Data supplied:
▼
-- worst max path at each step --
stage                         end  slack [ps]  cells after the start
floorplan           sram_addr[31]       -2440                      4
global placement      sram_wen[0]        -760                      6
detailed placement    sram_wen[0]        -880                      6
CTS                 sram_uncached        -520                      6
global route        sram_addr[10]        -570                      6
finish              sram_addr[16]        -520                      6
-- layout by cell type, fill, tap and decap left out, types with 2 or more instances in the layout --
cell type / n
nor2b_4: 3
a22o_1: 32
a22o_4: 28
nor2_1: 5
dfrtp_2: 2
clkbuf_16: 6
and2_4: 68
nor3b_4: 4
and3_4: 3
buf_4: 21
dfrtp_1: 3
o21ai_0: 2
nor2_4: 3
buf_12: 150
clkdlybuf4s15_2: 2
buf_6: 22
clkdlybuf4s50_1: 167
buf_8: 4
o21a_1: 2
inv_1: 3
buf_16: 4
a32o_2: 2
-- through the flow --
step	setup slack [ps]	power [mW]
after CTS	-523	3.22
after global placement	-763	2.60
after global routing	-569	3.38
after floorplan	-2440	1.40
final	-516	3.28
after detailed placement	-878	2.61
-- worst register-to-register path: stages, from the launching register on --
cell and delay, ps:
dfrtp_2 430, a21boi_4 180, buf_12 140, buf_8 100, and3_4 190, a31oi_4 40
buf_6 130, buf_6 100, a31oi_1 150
**config.mk**
```make
export PLATFORM = sky130hd
export DESIGN_NAME = crtc_busarb
export DESIGN_NICKNAME = d
export VERILOG_FILES = /design/src/rtl/crtc_pkg.sv /design/src/rtl/sync2.sv /design/src/rtl/crtc_busarb.sv
export SDC_FILE = /design/constraint.sdc
export NUM_CORES = 1
export LEC_CHECK = 0
export CORE_ASPECT_RATIO = 2
export CORE_MARGIN = 10
export CORE_UTILIZATION = 49
export DETAILED_ROUTE_END_ITERATION = 10
export GPL_TIMING_DRIVEN = 0
export PLACE_DENSITY = 0.8
export SLEW_MARGIN = 20
export SYNTH_ARGS = -nofsm -noshare
export SYNTH_HDL_FRONTEND = slang
export SYNTH_SLANG_ARGS = --single-unit
export TNS_END_PERCENT = 10
```
**constraint.sdc**
```tcl
create_clock -name clk -period 2.26 [get_ports clk]
set_input_delay 0.452 -clock clk [delete_from_list [all_inputs] [get_ports clk]]
set_output_delay 0.452 -clock clk [all_outputs]
set_load 0.01 [all_outputs]
```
▲
Across the records above, in how many lines does the string "global" appear? Reply with the figure alone.

Answer to this task: 4